--- START ---

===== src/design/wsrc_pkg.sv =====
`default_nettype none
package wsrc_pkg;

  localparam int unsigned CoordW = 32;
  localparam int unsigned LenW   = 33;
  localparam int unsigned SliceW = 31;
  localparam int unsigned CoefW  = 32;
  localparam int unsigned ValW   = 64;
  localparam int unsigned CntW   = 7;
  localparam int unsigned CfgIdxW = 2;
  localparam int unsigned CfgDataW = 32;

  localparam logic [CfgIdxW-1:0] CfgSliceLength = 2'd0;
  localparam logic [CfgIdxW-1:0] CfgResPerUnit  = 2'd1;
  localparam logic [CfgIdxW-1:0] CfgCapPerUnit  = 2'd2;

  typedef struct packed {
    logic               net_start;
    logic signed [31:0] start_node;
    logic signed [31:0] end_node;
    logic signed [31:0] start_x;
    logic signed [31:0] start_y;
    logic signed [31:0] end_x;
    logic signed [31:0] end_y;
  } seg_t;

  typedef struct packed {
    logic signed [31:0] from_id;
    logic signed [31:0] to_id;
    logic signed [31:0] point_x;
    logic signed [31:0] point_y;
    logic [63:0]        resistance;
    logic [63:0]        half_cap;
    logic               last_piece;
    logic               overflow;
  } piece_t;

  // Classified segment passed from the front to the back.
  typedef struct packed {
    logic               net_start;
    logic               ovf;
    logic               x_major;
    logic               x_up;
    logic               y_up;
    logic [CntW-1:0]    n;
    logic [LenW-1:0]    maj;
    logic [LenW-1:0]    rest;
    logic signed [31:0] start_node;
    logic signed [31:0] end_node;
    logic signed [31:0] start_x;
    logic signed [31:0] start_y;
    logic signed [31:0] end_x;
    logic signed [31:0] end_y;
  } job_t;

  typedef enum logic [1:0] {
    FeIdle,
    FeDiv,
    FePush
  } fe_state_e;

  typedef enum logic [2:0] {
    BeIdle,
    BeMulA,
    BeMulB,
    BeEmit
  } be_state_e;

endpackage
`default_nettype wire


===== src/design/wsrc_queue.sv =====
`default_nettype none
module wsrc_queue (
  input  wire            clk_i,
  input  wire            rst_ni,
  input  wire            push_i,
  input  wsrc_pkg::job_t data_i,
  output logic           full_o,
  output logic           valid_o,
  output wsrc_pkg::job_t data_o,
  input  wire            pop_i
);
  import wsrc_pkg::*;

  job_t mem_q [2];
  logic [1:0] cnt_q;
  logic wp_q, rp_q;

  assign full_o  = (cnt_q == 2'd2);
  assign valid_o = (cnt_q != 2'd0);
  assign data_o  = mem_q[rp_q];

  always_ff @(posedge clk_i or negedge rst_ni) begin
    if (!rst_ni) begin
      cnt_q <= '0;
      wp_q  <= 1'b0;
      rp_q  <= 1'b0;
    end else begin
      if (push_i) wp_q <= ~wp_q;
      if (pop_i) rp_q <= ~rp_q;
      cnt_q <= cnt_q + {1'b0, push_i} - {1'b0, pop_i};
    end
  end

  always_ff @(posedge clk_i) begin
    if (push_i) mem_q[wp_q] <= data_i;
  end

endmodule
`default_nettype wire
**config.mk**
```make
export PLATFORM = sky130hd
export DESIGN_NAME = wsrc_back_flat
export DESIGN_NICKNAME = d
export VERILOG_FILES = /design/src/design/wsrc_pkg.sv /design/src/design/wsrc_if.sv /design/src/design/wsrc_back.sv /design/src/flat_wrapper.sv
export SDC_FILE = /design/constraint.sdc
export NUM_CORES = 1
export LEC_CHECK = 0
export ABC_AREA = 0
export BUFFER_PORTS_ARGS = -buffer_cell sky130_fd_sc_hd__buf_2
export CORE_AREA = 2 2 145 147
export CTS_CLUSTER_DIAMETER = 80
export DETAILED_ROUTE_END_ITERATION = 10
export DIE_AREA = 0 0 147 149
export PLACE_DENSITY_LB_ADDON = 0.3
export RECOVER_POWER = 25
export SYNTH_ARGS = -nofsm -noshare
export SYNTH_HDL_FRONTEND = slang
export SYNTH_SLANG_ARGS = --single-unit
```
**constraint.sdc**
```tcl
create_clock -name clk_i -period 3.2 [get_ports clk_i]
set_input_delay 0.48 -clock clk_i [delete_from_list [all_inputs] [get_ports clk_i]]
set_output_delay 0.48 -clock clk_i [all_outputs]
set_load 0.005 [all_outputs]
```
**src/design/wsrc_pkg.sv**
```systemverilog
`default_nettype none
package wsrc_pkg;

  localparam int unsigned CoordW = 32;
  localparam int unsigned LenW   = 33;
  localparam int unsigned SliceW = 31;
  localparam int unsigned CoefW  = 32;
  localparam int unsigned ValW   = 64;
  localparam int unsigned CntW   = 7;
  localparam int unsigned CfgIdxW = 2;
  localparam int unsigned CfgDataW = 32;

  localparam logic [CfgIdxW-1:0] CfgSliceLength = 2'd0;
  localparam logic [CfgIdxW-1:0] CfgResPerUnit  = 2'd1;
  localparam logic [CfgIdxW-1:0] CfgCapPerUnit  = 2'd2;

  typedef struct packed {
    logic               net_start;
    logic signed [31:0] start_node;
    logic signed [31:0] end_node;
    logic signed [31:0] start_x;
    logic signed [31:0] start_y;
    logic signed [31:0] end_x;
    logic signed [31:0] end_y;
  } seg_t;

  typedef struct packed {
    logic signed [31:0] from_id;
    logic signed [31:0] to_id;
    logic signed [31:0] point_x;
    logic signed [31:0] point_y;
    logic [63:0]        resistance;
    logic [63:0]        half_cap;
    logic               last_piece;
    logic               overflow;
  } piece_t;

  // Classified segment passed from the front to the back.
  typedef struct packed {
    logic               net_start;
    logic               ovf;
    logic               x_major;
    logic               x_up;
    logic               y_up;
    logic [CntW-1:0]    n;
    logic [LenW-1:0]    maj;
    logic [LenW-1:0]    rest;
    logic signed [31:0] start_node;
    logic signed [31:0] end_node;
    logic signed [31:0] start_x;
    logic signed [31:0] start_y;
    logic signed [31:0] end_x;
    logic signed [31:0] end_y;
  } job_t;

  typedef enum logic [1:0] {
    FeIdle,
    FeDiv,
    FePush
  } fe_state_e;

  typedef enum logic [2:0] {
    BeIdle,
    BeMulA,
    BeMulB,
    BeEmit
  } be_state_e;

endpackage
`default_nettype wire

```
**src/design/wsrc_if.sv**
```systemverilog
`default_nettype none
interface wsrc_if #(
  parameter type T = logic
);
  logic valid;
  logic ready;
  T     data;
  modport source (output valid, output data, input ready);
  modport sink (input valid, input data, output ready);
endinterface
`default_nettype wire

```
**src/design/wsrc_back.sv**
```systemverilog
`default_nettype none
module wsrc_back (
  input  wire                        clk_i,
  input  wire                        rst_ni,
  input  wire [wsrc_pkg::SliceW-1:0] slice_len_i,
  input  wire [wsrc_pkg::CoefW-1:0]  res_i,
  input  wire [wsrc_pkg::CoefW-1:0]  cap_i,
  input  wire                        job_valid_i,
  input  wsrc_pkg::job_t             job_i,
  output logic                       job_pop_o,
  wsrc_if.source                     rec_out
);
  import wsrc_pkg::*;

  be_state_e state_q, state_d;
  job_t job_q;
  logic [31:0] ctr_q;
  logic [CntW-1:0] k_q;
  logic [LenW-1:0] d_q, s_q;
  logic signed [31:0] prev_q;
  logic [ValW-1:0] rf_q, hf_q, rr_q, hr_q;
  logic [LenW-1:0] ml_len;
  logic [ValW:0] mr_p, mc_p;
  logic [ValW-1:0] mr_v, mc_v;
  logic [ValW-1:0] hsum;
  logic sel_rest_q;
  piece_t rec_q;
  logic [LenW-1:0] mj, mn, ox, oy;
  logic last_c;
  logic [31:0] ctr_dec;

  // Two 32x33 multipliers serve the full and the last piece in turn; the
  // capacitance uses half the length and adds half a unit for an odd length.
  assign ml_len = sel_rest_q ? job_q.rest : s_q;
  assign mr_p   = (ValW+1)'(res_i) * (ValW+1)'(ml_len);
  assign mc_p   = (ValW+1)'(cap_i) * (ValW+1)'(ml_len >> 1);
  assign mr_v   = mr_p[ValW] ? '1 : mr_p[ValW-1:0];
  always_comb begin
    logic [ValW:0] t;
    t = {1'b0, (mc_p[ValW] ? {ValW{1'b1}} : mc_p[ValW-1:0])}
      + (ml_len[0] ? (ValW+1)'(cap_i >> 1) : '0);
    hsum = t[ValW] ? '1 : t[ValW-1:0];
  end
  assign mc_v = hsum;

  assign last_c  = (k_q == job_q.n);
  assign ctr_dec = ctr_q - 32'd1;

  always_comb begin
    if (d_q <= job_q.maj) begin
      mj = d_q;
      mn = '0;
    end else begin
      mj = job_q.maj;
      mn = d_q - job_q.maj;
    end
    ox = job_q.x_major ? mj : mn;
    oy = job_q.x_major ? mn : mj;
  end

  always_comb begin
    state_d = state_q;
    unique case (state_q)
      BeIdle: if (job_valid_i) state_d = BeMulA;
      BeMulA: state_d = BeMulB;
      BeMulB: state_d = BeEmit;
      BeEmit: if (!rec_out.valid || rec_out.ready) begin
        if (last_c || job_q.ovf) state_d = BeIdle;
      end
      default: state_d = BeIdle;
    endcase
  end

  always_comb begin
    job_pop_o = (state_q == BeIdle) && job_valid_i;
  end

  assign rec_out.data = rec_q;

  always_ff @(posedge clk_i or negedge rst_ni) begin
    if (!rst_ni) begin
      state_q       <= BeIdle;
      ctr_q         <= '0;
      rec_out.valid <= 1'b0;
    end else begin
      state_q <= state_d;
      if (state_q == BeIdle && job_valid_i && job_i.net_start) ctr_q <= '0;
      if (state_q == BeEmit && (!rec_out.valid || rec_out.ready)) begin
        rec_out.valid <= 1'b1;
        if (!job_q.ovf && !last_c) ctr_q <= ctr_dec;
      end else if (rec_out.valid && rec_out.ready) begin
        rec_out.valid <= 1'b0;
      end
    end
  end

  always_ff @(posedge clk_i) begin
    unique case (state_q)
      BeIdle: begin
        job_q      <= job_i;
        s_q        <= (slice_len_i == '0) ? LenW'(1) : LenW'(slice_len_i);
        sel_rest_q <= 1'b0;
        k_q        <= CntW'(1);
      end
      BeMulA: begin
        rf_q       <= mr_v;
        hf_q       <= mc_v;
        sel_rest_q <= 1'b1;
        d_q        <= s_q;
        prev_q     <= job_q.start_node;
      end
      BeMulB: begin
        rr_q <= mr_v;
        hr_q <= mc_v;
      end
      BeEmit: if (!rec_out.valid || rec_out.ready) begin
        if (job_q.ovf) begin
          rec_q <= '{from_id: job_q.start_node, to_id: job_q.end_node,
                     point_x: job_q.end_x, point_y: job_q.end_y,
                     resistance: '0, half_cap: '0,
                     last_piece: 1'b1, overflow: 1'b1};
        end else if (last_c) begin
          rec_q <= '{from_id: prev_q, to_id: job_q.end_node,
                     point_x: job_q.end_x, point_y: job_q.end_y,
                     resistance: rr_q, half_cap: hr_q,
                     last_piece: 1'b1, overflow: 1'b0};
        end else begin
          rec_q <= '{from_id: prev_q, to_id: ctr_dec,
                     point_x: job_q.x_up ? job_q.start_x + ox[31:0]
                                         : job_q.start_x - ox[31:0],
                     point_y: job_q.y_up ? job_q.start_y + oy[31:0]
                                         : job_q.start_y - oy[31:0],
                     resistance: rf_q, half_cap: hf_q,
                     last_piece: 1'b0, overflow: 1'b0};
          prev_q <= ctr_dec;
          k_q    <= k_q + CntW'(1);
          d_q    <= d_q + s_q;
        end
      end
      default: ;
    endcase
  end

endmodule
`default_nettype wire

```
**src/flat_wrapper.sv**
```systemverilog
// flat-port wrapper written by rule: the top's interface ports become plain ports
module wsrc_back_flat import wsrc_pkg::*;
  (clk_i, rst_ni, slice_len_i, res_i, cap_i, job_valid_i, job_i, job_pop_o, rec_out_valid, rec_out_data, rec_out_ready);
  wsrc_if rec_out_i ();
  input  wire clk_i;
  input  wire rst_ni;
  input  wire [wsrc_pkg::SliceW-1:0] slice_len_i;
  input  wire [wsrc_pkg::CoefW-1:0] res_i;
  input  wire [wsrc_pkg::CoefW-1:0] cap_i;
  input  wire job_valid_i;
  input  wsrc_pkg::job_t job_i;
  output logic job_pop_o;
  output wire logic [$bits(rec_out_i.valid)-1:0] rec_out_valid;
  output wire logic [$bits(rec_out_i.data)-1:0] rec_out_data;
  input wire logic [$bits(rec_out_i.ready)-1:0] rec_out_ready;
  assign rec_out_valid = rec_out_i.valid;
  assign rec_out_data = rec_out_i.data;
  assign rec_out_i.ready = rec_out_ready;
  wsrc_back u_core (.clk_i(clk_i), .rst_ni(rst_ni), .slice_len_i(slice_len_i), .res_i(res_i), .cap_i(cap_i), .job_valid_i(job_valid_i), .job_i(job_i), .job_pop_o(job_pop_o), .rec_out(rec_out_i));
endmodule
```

--- END ---

Activity: Pick out every line above that contains the word "LenW" and copy it.

Your response:
  localparam int unsigned LenW   = 33;
    logic [LenW-1:0]    maj;
    logic [LenW-1:0]    rest;
  localparam int unsigned LenW   = 33;
    logic [LenW-1:0]    maj;
    logic [LenW-1:0]    rest;
  logic [LenW-1:0] d_q, s_q;
  logic [LenW-1:0] ml_len;
  logic [LenW-1:0] mj, mn, ox, oy;
        s_q        <= (slice_len_i == '0) ? LenW'(1) : LenW'(slice_len_i);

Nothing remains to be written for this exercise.